In this study, we developed a simple-to-use method for the targeted mining of the RNA-SEQ dataverse for lncRNA transcripts irrespective of their polyadenylation status. Our method is achievable on a public server in Galaxy (galaxyproject.org) with an extensive easy-to-follow guide available (see Scheme S1). It takes as input Sequence Read Archive (SRA) codes and the output is a .TXT file reporting the depth of coverage per position making end-user memory requirements compatible with standard desktop/laptop computers or even smartphones. However, it can be adapted to run on a cluster without a graphical user interface (GUI).

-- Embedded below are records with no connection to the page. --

### src/hw/rtl/stack_register_vm_execute_unit_macros.svh
// ----------------------------------------------------------------------------
// stack register vm execute unit assertion macros
// shared assertion forms, clocked on clk and disabled in reset
// ----------------------------------------------------------------------------
`ifndef STACK_REGISTER_VM_EXECUTE_UNIT_MACROS_SVH
`define STACK_REGISTER_VM_EXECUTE_UNIT_MACROS_SVH

// same-cycle implication
`define SRVM_ASSERT_IMP(lbl, ante, cons) \
	lbl: assert property (@(posedge clk) disable iff (!arst_n) (ante) |-> (cons)) \
		else $error("srvm check failed");

// next-cycle implication
`define SRVM_ASSERT_NXT(lbl, ante, cons) \
	lbl: assert property (@(posedge clk) disable iff (!arst_n) (ante) |=> (cons)) \
		else $error("srvm check failed");

`endif

### src/hw/rtl/srvm_pkg.sv
// ----------------------------------------------------------------------------
// srvm_pkg
// shared constants, codes and types of the stack register vm execute unit
// ----------------------------------------------------------------------------
`default_nettype none
package srvm_pkg;
	localparam int DATA_W      = 32;
	localparam int REG_COUNT   = 17;
	localparam int REG_AW      = $clog2(REG_COUNT);
	localparam int MEM_WORDS   = 256;
	localparam int MEM_AW      = $clog2(MEM_WORDS);
	localparam int STACK_DEPTH = 256;
	localparam int STK_AW      = $clog2(STACK_DEPTH);
	localparam int CNT_W       = STK_AW + 1;
	localparam int PROG_DEPTH  = 4096;
	localparam int TGT_W       = $clog2(PROG_DEPTH);
	localparam int IDX_W       = 8;
	localparam int IN_W        = 104;
	localparam int OUT_W       = 72;

	localparam logic [IDX_W-1:0] R_FLAG = IDX_W'(4);
	localparam logic [IDX_W-1:0] R_REM  = IDX_W'(5);
	localparam logic [IDX_W-1:0] R_TOP  = IDX_W'(6);
	localparam logic [IDX_W-1:0] R_PC   = IDX_W'(8);

	typedef enum logic [1:0] {
		K_REG = 2'd0,
		K_MEM = 2'd1,
		K_IMM = 2'd2,
		K_ALT = 2'd3
	} kind_t;

	typedef enum logic [1:0] {
		E_NONE  = 2'd0,
		E_DIV0  = 2'd1,
		E_OVER  = 2'd2,
		E_UNDER = 2'd3
	} err_t;

	typedef enum logic [4:0] {
		OP_MOV = 5'd0, OP_PUSH = 5'd1, OP_POP = 5'd2, OP_PUSHF = 5'd3,
		OP_POPF = 5'd4, OP_CALL = 5'd5, OP_RET = 5'd6, OP_INC = 5'd7,
		OP_DEC = 5'd8, OP_ADD = 5'd9, OP_SUB = 5'd10, OP_MUL = 5'd11,
		OP_DIV = 5'd12, OP_MOD = 5'd13, OP_REM = 5'd14, OP_NOT = 5'd15,
		OP_OR = 5'd16, OP_AND = 5'd17, OP_XOR = 5'd18, OP_SHL = 5'd19,
		OP_SHR = 5'd20, OP_CMP = 5'd21, OP_JMP = 5'd22, OP_JE = 5'd23,
		OP_JNE = 5'd24, OP_JG = 5'd25, OP_JGE = 5'd26, OP_JL = 5'd27,
		OP_JLE = 5'd28, OP_PRN = 5'd29, OP_NOP0 = 5'd30, OP_NOP1 = 5'd31
	} op_t;
endpackage
`default_nettype wire

### src/hw/rtl/srvm_div.sv
// ----------------------------------------------------------------------------
// srvm_div
// unsigned restoring divider, one quotient bit per cycle
// ----------------------------------------------------------------------------
`default_nettype none
module srvm_div (
	input  wire logic                      clk,
	input  wire logic                      arst_n,
	input  wire logic                      start,
	input  wire logic [srvm_pkg::DATA_W-1:0] dividend,
	input  wire logic [srvm_pkg::DATA_W-1:0] divisor,
	output logic                           done,
	output logic [srvm_pkg::DATA_W-1:0]    quot,
	output logic [srvm_pkg::DATA_W-1:0]    rem
);
	import srvm_pkg::*;

	localparam int CW = $clog2(DATA_W + 1);

	logic [DATA_W-1:0] quo_q, rem_q, dsr_q;
	logic [CW-1:0]     cnt_q;
	logic              busy_q, done_q;
	logic [DATA_W:0]   diff;

	assign diff = {rem_q, quo_q[DATA_W-1]} - {1'b0, dsr_q};

	always_ff @(posedge clk or negedge arst_n) begin
		if (!arst_n) begin
			busy_q <= 1'b0;
			done_q <= 1'b0;
			cnt_q  <= '0;
			quo_q  <= '0;
			rem_q  <= '0;
			dsr_q  <= '0;
		end else begin
			done_q <= 1'b0;
			if (start) begin
				busy_q <= 1'b1;
				cnt_q  <= CW'(DATA_W);
				quo_q  <= dividend;
				rem_q  <= '0;
				dsr_q  <= divisor;
			end else if (busy_q) begin
				if (diff[DATA_W]) begin
					rem_q <= {rem_q[DATA_W-2:0], quo_q[DATA_W-1]};
				end else begin
					rem_q <= diff[DATA_W-1:0];
				end
				quo_q <= {quo_q[DATA_W-2:0], ~diff[DATA_W]};
				cnt_q <= cnt_q - CW'(1);
				if (cnt_q == CW'(1)) begin
					busy_q <= 1'b0;
					done_q <= 1'b1;
				end
			end
		end
	end

	assign done = done_q;
	assign quot = quo_q;
	assign rem  = rem_q;
endmodule
`default_nettype wire
**config.mk**
```make
export PLATFORM = sky130hd
export DESIGN_NAME = packet_receiver_xor_deframer_top_flat
export DESIGN_NICKNAME = d
export VERILOG_FILES = /design/src/rtl/core/prxd_pkg.sv /design/src/rtl/core/prxd_if.sv /design/src/rtl/core/prxd_ram.sv /design/src/rtl/core/prxd_ctrl.sv /design/src/rtl/core/prxd_obuf.sv /design/src/rtl/core/packet_receiver_xor_deframer_top.sv /design/src/flat_wrapper.sv
export SDC_FILE = /design/constraint.sdc
export NUM_CORES = 1
export LEC_CHECK = 0
export BUFFER_PORTS_ARGS = -buffer_cell sky130_fd_sc_hd__buf_4
export CORE_UTILIZATION = 50
export CTS_CLUSTER_SIZE = 40
export DETAILED_ROUTE_END_ITERATION = 10
export GPL_TIMING_DRIVEN = 0
export HOLD_SLACK_MARGIN = 0.03
export PLACE_DENSITY = 0.77
export SLEW_MARGIN = 20
export SYNTH_ARGS = -nofsm -noshare
export SYNTH_HDL_FRONTEND = slang
export SYNTH_HIERARCHICAL = 1
export SYNTH_SLANG_ARGS = --single-unit
```
**constraint.sdc**
```tcl
create_clock -name i_clk -period 5.5 [get_ports i_clk]
set_input_delay 1.1 -clock i_clk [delete_from_list [all_inputs] [get_ports i_clk]]
set_output_delay 1.1 -clock i_clk [all_outputs]
set_load 0.005 [all_outputs]
```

Using this method, we have been able to amass evidence through the analysis of 3.9 TBase of RNA-SEQ data across 27 publications documenting the expression of a novel pancRNA overlapping the IPF-associated rs35705950 SNP implicated in MUC5B overexpression, annotated as AC061979.1 by GENCODE. The results were replicated by qRT-PCR in A549 cells and CFBE41o submerged cultures as well as in pHAECs.

4. Materials and Methods

4.1. RNA-SEQ Data Processing for Novel ncRNA Detection

To determine the existence of a MUC5B pancRNA, we manually collected publicly deposited RNA-SEQ data from 27 independent studies involving alveolar and bronchial samples from primary human tissue and i n v i t r o experiments (see Table S1). RNA-SEQ reads above Q20 were mapped to the human reference genome GRCh38.p13 using HISAT2 [63]. Mapped reads were filtered with samtools view [64] and only read pairs mapping to chromosome 11, region 1,202,000–1,220,500, were kept. Subsequently, the depth of coverage per base was extracted from all datasets and collapsed. The results were visualised in R Studio (ggplot2). The pipeline can be performed in Galaxy (galaxyproject.org). An extensive step-by-step guide is available as a Supplementary File (Scheme S1).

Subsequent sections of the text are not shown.